В нынешней фантастике один из немногих удачных примеров такого рода — религиозный казус в «Спектре» Сергея Лукьяненко. Напомню — на некоей отдаленной планете, превращенной в пантеон своих и чужих богов, местный абориген дио-дао — среднеполое (и короткоживущее) существо, отдаленно напоминающее наших сумчатых, — избрал для себя инопланетную религию геддаров, гласящую, что каждый истинно верующий и погибший за веру воскреснет в буквальном смысле, во плоти. С точки зрения самих геддаров, отправляя обряды, новообращенный чужак совершает кощунство — в храм ТайГеддара допускаются только мужчины, а абориген мало того, что не имеет определенного пола, так еще и вынашивает дитя. Так что воинственный «коренной» ревнитель веры просто вынужден совершить ответное кощунство — убить самозваного «священника» во время службы, у алтаря своего храма.

Но, уже умирая, дио-дао рождает ребенка — и тот, лишь открыв глаза, заявляет о себе, как о воплощении убитого. Землянин Мартин, наблюдающий эту сцену, и его воинственный инопланетный напарник-геддар осведомлены, что биология дио-дао допускает такой казус; в определенных, критических ситуациях, при явной смертельной угрозе детеныш может в ущерб собственной индивидуальности воплотить в себе индивидуальность родителя. Тем более, учитывая короткий жизненный цикл аборигенов, значительная часть хранимой родителем информации (в том числе и речевые навыки) все равно наследуется генетически.

Так случилось чудо или нет?

Погибший за веру действительно, как и обещала принятая им религиозная доктрина, воскрес по плоти?
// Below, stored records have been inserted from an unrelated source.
File: src/common/pkt_stats_pkg.sv
// Widths, sizes and record types of the packet statistics engine
// Beat, counter result, checksum result and report structs

`default_nettype none

package pkt_stats_pkg;

    ////////////////////
    // Sizes

    // Byte lanes per beat
    localparam int data_bytes = 4;
    localparam int data_w     = data_bytes * 8;

    localparam int dest_w     = 2;
    localparam int num_dest   = 1 << dest_w;

    // Up to 4095 bytes per packet
    localparam int len_w      = 12;
    localparam int seq_w      = 8;
    localparam int csum_w     = 16;

    // Report queue
    localparam int fifo_depth   = 4;
    localparam int fifo_ptr_w   = $clog2(fifo_depth);
    // Entries kept free so that one report in flight always fits
    localparam int fifo_reserve = 2;

    ////////////////////
    // Records

    // One accepted input beat
    typedef struct packed {
        logic [data_w-1:0]     data;
        logic [data_bytes-1:0] keep;
        logic                  last;
        logic [dest_w-1:0]     dest;
    } beat_t;

    // Byte counter result
    typedef struct packed {
        logic [len_w-1:0] byte_len;
        logic             keep_err;
    } count_res_t;

    // Checksum result, not inverted
    typedef struct packed {
        logic [csum_w-1:0] csum;
    } sum_res_t;

    // One packet report, 39 bits
    typedef struct packed {
        logic [dest_w-1:0] dest;
        logic [seq_w-1:0]  seq;
        logic [len_w-1:0]  byte_len;
        logic [csum_w-1:0] csum;
        logic              keep_err;
    } report_t;

endpackage

`default_nettype wire

File: src/logic/byte_counter.sv
// Per-packet byte counter with keep pattern check

`default_nettype none
`timescale 1ns/1ps

module byte_counter (
    input  logic                      clk,
    input  logic                      arst_n,
    input  logic                      accept,
    input  pkt_stats_pkg::beat_t      beat,
    output logic                      done,
    output pkt_stats_pkg::count_res_t res
);

    ////////////////////
    // Helpers

    // Number of kept lanes, widened to the length width
    function automatic logic [pkt_stats_pkg::len_w-1:0] keep_bytes(
        input logic [pkt_stats_pkg::data_bytes-1:0] keep
    );
        logic [pkt_stats_pkg::len_w-1:0] cnt;
        cnt = '0;
        for (int i = 0; i < pkt_stats_pkg::data_bytes; i++) begin
            cnt = cnt + pkt_stats_pkg::len_w'(keep[i]);
        end
        return cnt;
    endfunction

    // Last beat keep must be non-zero and packed from lane 0
    function automatic logic last_keep_ok(
        input logic [pkt_stats_pkg::data_bytes-1:0] keep
    );
        logic [pkt_stats_pkg::data_bytes-1:0] nxt;
        nxt = keep + 1'b1;
        return (keep != '0) && ((keep & nxt) == '0);
    endfunction

    logic [pkt_stats_pkg::len_w-1:0] len_acc;
    logic                            err_acc;
    logic [pkt_stats_pkg::len_w-1:0] len_sum;
    logic                            beat_err;
    logic                            err_sum;

    always_comb begin
        len_sum  = len_acc + keep_bytes(beat.keep);
        // Middle beats carry all lanes
        beat_err = beat.last ? !last_keep_ok(beat.keep) : (beat.keep != '1);
        err_sum  = err_acc | beat_err;
    end

    ////////////////////
    // Running state

    always_ff @(posedge clk or negedge arst_n) begin
        if (!arst_n) begin
            len_acc <= '0;
            err_acc <= 1'b0;
            done    <= 1'b0;
        end else begin
            done <= accept && beat.last;
            if (accept) begin
                if (beat.last) begin
                    len_acc <= '0;
                    err_acc <= 1'b0;
                end else begin
                    len_acc <= len_sum;
                    err_acc <= err_sum;
                end
            end
        end
    end

    // Result held until the next packet closes
    always_ff @(posedge clk) begin
        if (accept && beat.last) begin
            res.byte_len <= len_sum;
            res.keep_err <= err_sum;
        end
    end

endmodule

`default_nettype wire

File: src/logic/sum16_accumulator.sv
// Ones' complement 16-bit checksum over kept byte lanes of each packet

`default_nettype none
`timescale 1ns/1ps

module sum16_accumulator (
    input  logic                    clk,
    input  logic                    arst_n,
    input  logic                    accept,
    input  pkt_stats_pkg::beat_t    beat,
    output logic                    done,
    output pkt_stats_pkg::sum_res_t res
);

    localparam int cw = pkt_stats_pkg::csum_w;

    logic [pkt_stats_pkg::data_w-1:0] masked;
    logic [cw-1:0]                    word_lo;
    logic [cw-1:0]                    word_hi;
    logic [cw+1:0]                    raw_sum;
    logic [cw:0]                      fold_1;
    logic [cw-1:0]                    sum_next;
    logic [cw-1:0]                    acc;

    ////////////////////
    // Lane masking and word forming

    always_comb begin
        for (int i = 0; i < pkt_stats_pkg::data_bytes; i++) begin
            masked[i*8 +: 8] = beat.keep[i] ? beat.data[i*8 +: 8] : 8'h00;
        end
        // Big-endian pairs, lane 0 is the high byte
        word_lo = {masked[7:0], masked[15:8]};
        word_hi = {masked[23:16], masked[31:24]};
    end

    // Three operands, then fold the carries back in twice
    always_comb begin
        raw_sum  = {2'b00, acc} + {2'b00, word_lo} + {2'b00, word_hi};
        fold_1   = {1'b0, raw_sum[cw-1:0]} + {{(cw-1){1'b0}}, raw_sum[cw+1:cw]};
        // A second carry leaves a tiny low part, so one more add ends it
        sum_next = fold_1[cw-1:0] + {{(cw-1){1'b0}}, fold_1[cw]};
    end

    ////////////////////
    // Running sum

    always_ff @(posedge clk or negedge arst_n) begin
        if (!arst_n) begin
            acc  <= '0;
            done <= 1'b0;
        end else begin
            done <= accept && beat.last;
            if (accept) begin
                acc <= beat.last ? '0 : sum_next;
            end
        end
    end

    always_ff @(posedge clk) begin
        if (accept && beat.last) begin
            res.csum <= sum_next;
        end
    end

endmodule

`default_nettype wire

File: src/report_merge/report_merge.sv
// Report merger: joins counter and checksum results with dest and sequence number
// Also drives input ready from the report queue occupancy

`default_nettype none
`timescale 1ns/1ps

module report_merge (
    input  logic                      clk,
    input  logic                      arst_n,
    input  logic                      accept,
    input  pkt_stats_pkg::beat_t      beat,
    input  logic                      cnt_done,
    input  pkt_stats_pkg::count_res_t cnt_res,
    input  logic                      sum_done,
    input  pkt_stats_pkg::sum_res_t   sum_res,
    input  logic [2:0]                fifo_count,
    output logic                      in_ready,
    output logic                      push,
    output pkt_stats_pkg::report_t    push_rpt
);

    localparam int nd = pkt_stats_pkg::num_dest;

    // Destination of the packet whose results are due next
    logic [pkt_stats_pkg::dest_w-1:0] dest_q;

    // One sequence counter per destination
    logic [pkt_stats_pkg::seq_w-1:0]  seq_q [nd];

    logic [2:0]                       fifo_free;

    ////////////////////
    // Destination capture

    // The last beat carries the packet destination
    always_ff @(posedge clk) begin
        if (accept && beat.last) begin
            dest_q <= beat.dest;
        end
    end

    ////////////////////
    // Report build

    // Both counters pulse in the same cycle
    assign push = cnt_done && sum_done;

    always_comb begin
        push_rpt.dest     = dest_q;
        push_rpt.seq      = seq_q[dest_q];
        push_rpt.byte_len = cnt_res.byte_len;
        push_rpt.csum     = sum_res.csum;
        push_rpt.keep_err = cnt_res.keep_err;
    end

    // Advance only the counter of the destination just reported
    always_ff @(posedge clk or negedge arst_n) begin
        if (!arst_n) begin
            for (int d = 0; d < nd; d++) begin
                seq_q[d] <= '0;
            end
        end else if (push) begin
            seq_q[dest_q] <= seq_q[dest_q] + 1'b1;
        end
    end

    ////////////////////
    // Input flow control

    // At most one report is between accept and push, so two free
    // entries are enough to absorb it
    always_comb begin
        fifo_free = 3'(pkt_stats_pkg::fifo_depth) - fifo_count;
        in_ready  = (fifo_free >= 3'(pkt_stats_pkg::fifo_reserve));
    end

endmodule

`default_nettype wire

File: src/report_merge/report_fifo.sv
// Four-entry report queue with occupancy count

`default_nettype none
`timescale 1ns/1ps

module report_fifo (
    input  logic                   clk,
    input  logic                   arst_n,
    input  logic                   push,
    input  pkt_stats_pkg::report_t push_rpt,
    output logic                   rpt_valid,
    input  logic                   rpt_ready,
    output pkt_stats_pkg::report_t rpt,
    output logic [2:0]             count
);

    logic [pkt_stats_pkg::fifo_ptr_w-1:0] wr_ptr;
    logic [pkt_stats_pkg::fifo_ptr_w-1:0] rd_ptr;
    logic                                 pop;

    pkt_stats_pkg::report_t mem [pkt_stats_pkg::fifo_depth];

    assign rpt_valid = (count != 3'd0);
    assign pop       = rpt_valid && rpt_ready;
    // Head entry shown directly
    assign rpt       = mem[rd_ptr];

    ////////////////////
    // Pointers and count

    // Pointers wrap on their own at a power-of-two depth
    always_ff @(posedge clk or negedge arst_n) begin
        if (!arst_n) begin
            wr_ptr <= '0;
            rd_ptr <= '0;
            count  <= 3'd0;
        end else begin
            if (push) begin
                wr_ptr <= wr_ptr + 1'b1;
            end
            if (pop) begin
                rd_ptr <= rd_ptr + 1'b1;
            end
            case ({push, pop})
                2'b10:   count <= count + 3'd1;
                2'b01:   count <= count - 3'd1;
                default: count <= count;
            endcase
        end
    end

    // Storage
    always_ff @(posedge clk) begin
        if (push) begin
            mem[wr_ptr] <= push_rpt;
        end
    end

endmodule

`default_nettype wire

File: src/logic/pkt_stats_top.sv
// Packet statistics engine top level
// Byte counter and checksum side by side, merged into a report queue

`default_nettype none
`timescale 1ns/1ps

module pkt_stats_top (
    input  logic                   clk,
    input  logic                   arst_n,
    input  logic                   in_valid,
    output logic                   in_ready,
    input  pkt_stats_pkg::beat_t   in_beat,
    output logic                   rpt_valid,
    input  logic                   rpt_ready,
    output pkt_stats_pkg::report_t rpt
);

    logic                      accept;
    logic                      cnt_done;
    logic                      sum_done;
    logic                      push;
    logic [2:0]                fifo_count;
    pkt_stats_pkg::count_res_t cnt_res;
    pkt_stats_pkg::sum_res_t   sum_res;
    pkt_stats_pkg::report_t    push_rpt;

    // Single accept strobe shared by all consumers
    assign accept = in_valid && in_ready;

    ////////////////////
    // Per-packet counters

    byte_counter byte_counter0 (
        .clk    (clk),
        .arst_n (arst_n),
        .accept (accept),
        .beat   (in_beat),
        .done   (cnt_done),
        .res    (cnt_res)
    );

    sum16_accumulator sum16_accumulator0 (
        .clk    (clk),
        .arst_n (arst_n),
        .accept (accept),
        .beat   (in_beat),
        .done   (sum_done),
        .res    (sum_res)
    );

    ////////////////////
    // Merge and queue

    report_merge report_merge0 (
        .clk        (clk),
        .arst_n     (arst_n),
        .accept     (accept),
        .beat       (in_beat),
        .cnt_done   (cnt_done),
        .cnt_res    (cnt_res),
        .sum_done   (sum_done),
        .sum_res    (sum_res),
        .fifo_count (fifo_count),
        .in_ready   (in_ready),
        .push       (push),
        .push_rpt   (push_rpt)
    );

    report_fifo report_fifo0 (
        .clk       (clk),
        .arst_n    (arst_n),
        .push      (push),
        .push_rpt  (push_rpt),
        .rpt_valid (rpt_valid),
        .rpt_ready (rpt_ready),
        .rpt       (rpt),
        .count     (fifo_count)
    );

endmodule

`default_nettype wire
Или все, наблюдаемое Мартином, явилось просто следствием инопланетной биологии?

Ответа на этот вопрос, Лукьяненко, разумеется, не дает. Да его и быть не может. Чудо непредсказуемо, недоказуемо, невоспроизводимо и необъяснимо. На то оно и Чудо. Единственный способ Господа заявить о своем присутствии.
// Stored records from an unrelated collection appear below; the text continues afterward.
**config.mk**
```make
export PLATFORM = sky130hd
export DESIGN_NAME = ladybird_fabric_top
export DESIGN_NICKNAME = d
export VERILOG_FILES = /design/src/ladybird_pkg.sv /design/src/ladybird_addr_decoder.sv /design/src/ladybird_ram_bank.sv /design/src/ladybird_resp_collector.sv /design/src/ladybird_fabric_top.sv
export SDC_FILE = /design/constraint.sdc
export NUM_CORES = 2
export LEC_CHECK = 0
export BUFFER_PORTS_ARGS = -buffer_cell sky130_fd_sc_hd__buf_4
export CAP_MARGIN = 10
export CORE_MARGIN = 2
export CORE_UTILIZATION = 41
export DETAILED_ROUTE_END_ITERATION = 8
export PLACE_DENSITY_LB_ADDON = 0.2
export SLEW_MARGIN = 5
export SYNTH_ARGS = -nofsm -noshare
export SYNTH_HDL_FRONTEND = slang
export SYNTH_HIERARCHICAL = 1
export SYNTH_SLANG_ARGS = --single-unit
export TNS_END_PERCENT = 100
```
**constraint.sdc**
```tcl
create_clock -name clk_i -period 3.7 [get_ports clk_i]
set_clock_uncertainty 0.1 [all_clocks]
set_input_delay 0.185 -clock clk_i [delete_from_list [all_inputs] [get_ports clk_i]]
set_output_delay 0.185 -clock clk_i [all_outputs]
set_load 0.02 [all_outputs]
```
**src/ladybird_pkg.sv**
```systemverilog
`default_nettype none

package ladybird_pkg;

  // ##################################################
  // Address map and field widths
  // ##################################################

  localparam logic [3:0] RAM_REGION    = 4'h8;  // 0x8000_0000 window
  localparam int         BANK_FIELD_W  = 4;
  localparam int         INDEX_FIELD_W = 10;
  localparam int         RSVD_FIELD_W  = 12;    // Bits 27:16, not decoded
  localparam int         DATA_W        = 32;
  localparam int         STRB_W        = DATA_W / 8;

  // ##################################################
  // Bus address, raw word or decoded fields
  // ##################################################

  typedef struct packed {
    logic [3:0]               region;    // 31:28
    logic [RSVD_FIELD_W-1:0]  reserved;  // Ignored by the decoder
    logic [BANK_FIELD_W-1:0]  bank;      // 15:12
    logic [INDEX_FIELD_W-1:0] index;     // Word index, 11:2
    logic [1:0]               byte_off;  // Must be zero
  } addr_fields_t;

  typedef union packed {
    logic [31:0]  raw;
    addr_fields_t fields;
  } bus_addr_u;

  // ##################################################
  // Bus and internal transfer types
  // ##################################################

  // Core side request, one per valid cycle
  typedef struct packed {
    logic              valid;
    logic              we;
    bus_addr_u         addr;
    logic [DATA_W-1:0] wdata;
    logic [STRB_W-1:0] strb;
  } bus_req_t;

  // Core side response, fixed latency
  typedef struct packed {
    logic              valid;
    logic              err;
    logic [DATA_W-1:0] rdata;
  } bus_rsp_t;

  // Shared by all banks, qualified by the bank select
  typedef struct packed {
    logic                     we;
    logic [INDEX_FIELD_W-1:0] index;
    logic [DATA_W-1:0]        wdata;
    logic [STRB_W-1:0]        strb;
  } bank_req_t;

  // Decoder to collector bookkeeping
  typedef struct packed {
    logic                    valid;
    logic                    err;
    logic                    is_read;
    logic [BANK_FIELD_W-1:0] bank;
  } rsp_tag_t;

endpackage

`default_nettype wire

```
**src/ladybird_addr_decoder.sv**
```systemverilog
`default_nettype none

module ladybird_addr_decoder #(
  parameter int NUM_BANKS   = 4,
  parameter int BANK_ADDR_W = 4
) (
  input  logic                    clk_i,
  input  logic                    anrst_i,
  input  ladybird_pkg::bus_req_t  req_i,
  output ladybird_pkg::bank_req_t bank_req_o,
  output logic [NUM_BANKS-1:0]    bank_sel_o,
  output ladybird_pkg::rsp_tag_t  tag_o
);

  import ladybird_pkg::*;

  bus_addr_u            addr;
  logic                 region_err;
  logic                 bank_err;
  logic                 index_err;
  logic                 align_err;
  logic                 addr_err;
  logic [NUM_BANKS-1:0] sel_next;

  // ##################################################
  // Address checks
  // ##################################################

  assign addr = req_i.addr;

  assign region_err = (addr.fields.region != RAM_REGION);
  assign bank_err   = (int'(addr.fields.bank) >= NUM_BANKS);  // Unpopulated bank
  assign index_err  = ((addr.fields.index >> BANK_ADDR_W) != '0);  // Past bank depth
  assign align_err  = (addr.fields.byte_off != 2'b00);  // Word access only
  assign addr_err   = region_err | bank_err | index_err | align_err;

  // One-hot select, empty for any bad address
  always_comb begin
    sel_next = '0;
    for (int b = 0; b < NUM_BANKS; b++) begin
      sel_next[b] = ~addr_err & (int'(addr.fields.bank) == b);
    end
  end

  // ##################################################
  // Request stage
  // ##################################################

  always_ff @(posedge clk_i or negedge anrst_i) begin
    if (!anrst_i) begin
      bank_sel_o <= '0;
      tag_o      <= '0;
    end else begin
      bank_sel_o    <= req_i.valid ? sel_next : '0;
      tag_o.valid   <= req_i.valid;
      tag_o.err     <= req_i.valid & addr_err;
      tag_o.is_read <= req_i.valid & ~req_i.we;
      tag_o.bank    <= addr.fields.bank;  // Only meaningful without error
    end
  end

  // Broadcast payload, banks ignore it unless selected
  always_ff @(posedge clk_i) begin
    if (req_i.valid) begin
      bank_req_o.we    <= req_i.we;
      bank_req_o.index <= addr.fields.index;
      bank_req_o.wdata <= req_i.wdata;
      bank_req_o.strb  <= req_i.strb;
    end
  end

endmodule

`default_nettype wire

```
**src/ladybird_ram_bank.sv**
```systemverilog
`default_nettype none

module ladybird_ram_bank #(
  parameter int BANK_ADDR_W = 4
) (
  input  logic                            clk_i,
  input  logic                            anrst_i,
  input  logic                            sel_i,
  input  ladybird_pkg::bank_req_t         bank_req_i,
  output logic [ladybird_pkg::DATA_W-1:0] rdata_o
);

  import ladybird_pkg::*;

  localparam int DEPTH = 2 ** BANK_ADDR_W;

  logic [DATA_W-1:0]      mem [DEPTH];
  logic [BANK_ADDR_W-1:0] word_idx;

  // Upper index bits are already checked to be zero
  assign word_idx = bank_req_i.index[BANK_ADDR_W-1:0];

  // ##################################################
  // Storage and registered read port
  // ##################################################

  always_ff @(posedge clk_i or negedge anrst_i) begin
    if (!anrst_i) begin
      for (int w = 0; w < DEPTH; w++) begin
        mem[w] <= '0;  // Banks start out zeroed
      end
      rdata_o <= '0;
    end else if (sel_i) begin
      if (bank_req_i.we) begin
        for (int b = 0; b < STRB_W; b++) begin
          if (bank_req_i.strb[b]) begin
            mem[word_idx][8*b +: 8] <= bank_req_i.wdata[8*b +: 8];  // Strobed lane
          end
        end
      end else begin
        rdata_o <= mem[word_idx];
      end
    end
  end

  // Output holds its value between reads, the collector only
  // samples it in the cycle after this bank was selected for a read

endmodule

`default_nettype wire

```
**src/ladybird_resp_collector.sv**
```systemverilog
`default_nettype none

module ladybird_resp_collector #(
  parameter int NUM_BANKS = 4
) (
  input  logic                                           clk_i,
  input  logic                                           anrst_i,
  input  ladybird_pkg::rsp_tag_t                         tag_i,
  input  logic [NUM_BANKS-1:0][ladybird_pkg::DATA_W-1:0] bank_rdata_i,
  output ladybird_pkg::bus_rsp_t                         rsp_o
);

  import ladybird_pkg::*;

  rsp_tag_t          tag_q;
  logic [DATA_W-1:0] sel_rdata;
  logic              rd_ok;

  // ##################################################
  // Tag alignment
  // ##################################################

  // Bank data shows up one cycle after the decoder stage
  always_ff @(posedge clk_i or negedge anrst_i) begin
    if (!anrst_i) begin
      tag_q <= '0;
    end else begin
      tag_q <= tag_i;
    end
  end

  // ##################################################
  // Read data select and response register
  // ##################################################

  always_comb begin
    sel_rdata = '0;
    for (int b = 0; b < NUM_BANKS; b++) begin
      if (int'(tag_q.bank) == b) begin
        sel_rdata = bank_rdata_i[b];
      end
    end
  end

  assign rd_ok = tag_q.valid & ~tag_q.err & tag_q.is_read;  // Writes answer zero

  always_ff @(posedge clk_i or negedge anrst_i) begin
    if (!anrst_i) begin
      rsp_o <= '0;
    end else begin
      rsp_o.valid <= tag_q.valid;
      rsp_o.err   <= tag_q.valid & tag_q.err;
      rsp_o.rdata <= rd_ok ? sel_rdata : '0;
    end
  end

endmodule

`default_nettype wire

```
**src/ladybird_fabric_top.sv**
```systemverilog
`default_nettype none

module ladybird_fabric_top #(
  parameter int NUM_BANKS   = 4,
  parameter int BANK_ADDR_W = 4
) (
  input  logic                   clk_i,
  input  logic                   anrst_i,
  input  ladybird_pkg::bus_req_t req_i,
  output ladybird_pkg::bus_rsp_t rsp_o
);

  import ladybird_pkg::*;

  bank_req_t                        bank_req;
  logic [NUM_BANKS-1:0]             bank_sel;
  rsp_tag_t                         tag;
  logic [NUM_BANKS-1:0][DATA_W-1:0] bank_rdata;

  // ##################################################
  // Decode stage
  // ##################################################

  ladybird_addr_decoder #(
    .NUM_BANKS   (NUM_BANKS),
    .BANK_ADDR_W (BANK_ADDR_W)
  ) u_decoder (
    .clk_i      (clk_i),
    .anrst_i    (anrst_i),
    .req_i      (req_i),
    .bank_req_o (bank_req),
    .bank_sel_o (bank_sel),
    .tag_o      (tag)
  );

  // ##################################################
  // RAM banks
  // ##################################################

  for (genvar i = 0; i < NUM_BANKS; i++) begin : gen_bank
    ladybird_ram_bank #(
      .BANK_ADDR_W (BANK_ADDR_W)
    ) u_bank (
      .clk_i      (clk_i),
      .anrst_i    (anrst_i),
      .sel_i      (bank_sel[i]),
      .bank_req_i (bank_req),    // Same request for every bank
      .rdata_o    (bank_rdata[i])
    );
  end

  ladybird_resp_collector #(
    .NUM_BANKS (NUM_BANKS)
  ) u_collector (
    .clk_i        (clk_i),
    .anrst_i      (anrst_i),
    .tag_i        (tag),
    .bank_rdata_i (bank_rdata),
    .rsp_o        (rsp_o)
  );

endmodule

`default_nettype wire

```
==> summary.txt <==
Status
  • Status: completed

Global routing
  • Total GRT Usage: 22.46%
  • Largest net degree at the start of global routing: 166
  • Global route overflow: 0
  • Vias in the first global route: 64310
  • Initial antenna violation count: 9
  • First-pass GRT wire length: between 400000 and 500000 um

Hold path
  • Hold Crit Depth: 3
  • HP Class: input pin to flip-flop
  • Worst hold endpoint: u_decoder/bank_sel_o[0]
  • Hold Path Origin: req_i[48]

Route
  • DRT iter0 DRCs: 4121
  • ANT nets after route: 0
  • Post-route DRC: 0
  • Vias: roughly 61000
  • WL per Instance: about 26 um
  • Routed vias/inst: approximately 5.6
  • Final wirelength: 282800 um
  • DR pass1 iterations: 5

Timing
  • FMAX: between 300 and 400 MHz
  • Final setup fails: 0
  • Slew Limit Headroom: 27.31%
  • Final Hold Fails: 0
  • Measured slew at the worst slew-check pin: 1089 ps
  • Final Cycle Share: between 80% and 90%
  • Tmin final: 3092 ps
  • TNS Setup: 0 ps
  • Max Transition Viols Final: 0
  • RSZ-0062 raised after global routing: false

Synthesis
  • Syn Nets: 7216
  • Mapped cell area: 101700 um^2
  • Mapped Cells: between 7000 and 8000
  • Synthesized area per cell: 14.23 um^2
  • Yosys warning count: 6

Power and ir drop
  • Pleak: roughly 57 nW
  • Pwr/cell area: about 460 nW/um^2
  • Combinational Power Share: 6.3%
  • Sequential Power Share: 46.7%
  • Worst IR Drop VDD: just over 0.0005 V
  • Int Power: 40.69 mW
  • Sw Ratio: 24.02%
  • Clock network power share: 47.0%
  • Final Power: 53.55 mW
  • Switching pwr: between 10 and 15 mW

Critical path
  • Crit Reg-Reg Startpoint: u_decoder/bank_req_o[39]
  • Reg-to-reg slack, setup: just over 600 ps
  • Setup crit start: u_decoder/bank_req_o[39]
  • FF-to-FF End: gen_bank[1].u_bank/mem[444]
  • CP arrival: approximately 3700 ps
  • Crit Path Category: flip-flop to flip-flop
  • Max Fanout on Critical Path: 59
  • Critical Path RT: 4350 ps
  • Setup crit start kind: flip-flop
  • Critical Path Sink Type: flip-flop
  • Worst R2R Path Depth: 5

Layout
  • Post-layout util: 47.21%
  • Area Growth Syn to Fin: 14.32%
  • Nets: 7432
  • Multi-input gate area: about 43000 um^2
  • Sequential Area: 56990 um^2
  • Post-route design area: approximately 120000 um^2
  • Share of cells above drive strength 1: 39.58%
  • Fillers: 21560

Die
  • IO Count: 106
  • Row Count: 182
  • CORE AREA: 246200 um^2
  • Initial core utilization: 41.30%
  • Die ar.: 251900 um^2
  • Die Y-Extent: 501.9 um
  • Die Wd: 501.9 um

Flow run
  • Max_cap viols: 0

CTS
  • Root Buffer: clkbuf_16
  • Total CTS buffers: between 200 and 250
  • CTS tree: built
  • Post-CTS Setup Bufs: 0
  • Clock slew at reported path FFs: roughly 60 ps
  • Htree depth: 4
  • Insertion delay to the later sink of the worst-skew pair: 900 ps
  • Clock Tree Buf Depth: 3
  • CTS sink count: 2269

Place
  • Port bufs: 93
  • Placed Area: 106800 um^2
  • GP Congestion: 0.8168
  • Placed wire-length estimate: 187600 um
Впрочем, нет, не единственный. Есть и еще один. Самый драматичный. Самый человечный. Самое неоспоримое доказательство не только Божественного присутствия, но и Божественной любви.

Единственное, чем может Бог проявить себя (в условиях его абсолютного и полного всемогущества) — это воплотиться в смертного человека, страдающего и уязвимого. И только при этом условии, в этой ипостаси, познав всю тяжесть земной участи на собственной шкуре, попытаться научить человечество чему-то толковому (а уж сумеет ли человечество научиться, это, пардон за каламбур, как Бог даст). Еще он может совершить несколько прикладных, чисто агитационных чудес, объяснить находящимся рядом людям, что чудеса эти подвластны и им тоже (мол, погляди, что ты в принципе можешь, только постарайся хоть немного)… И, наконец, последнее — он может погибнуть; причем самой мученической, самой позорной, самой безнадежной (чтобы даже не попытаться облегчить хоть в этом свою участь) из всех возможных смертей.

Впрочем, об этом уже написана одна Книга.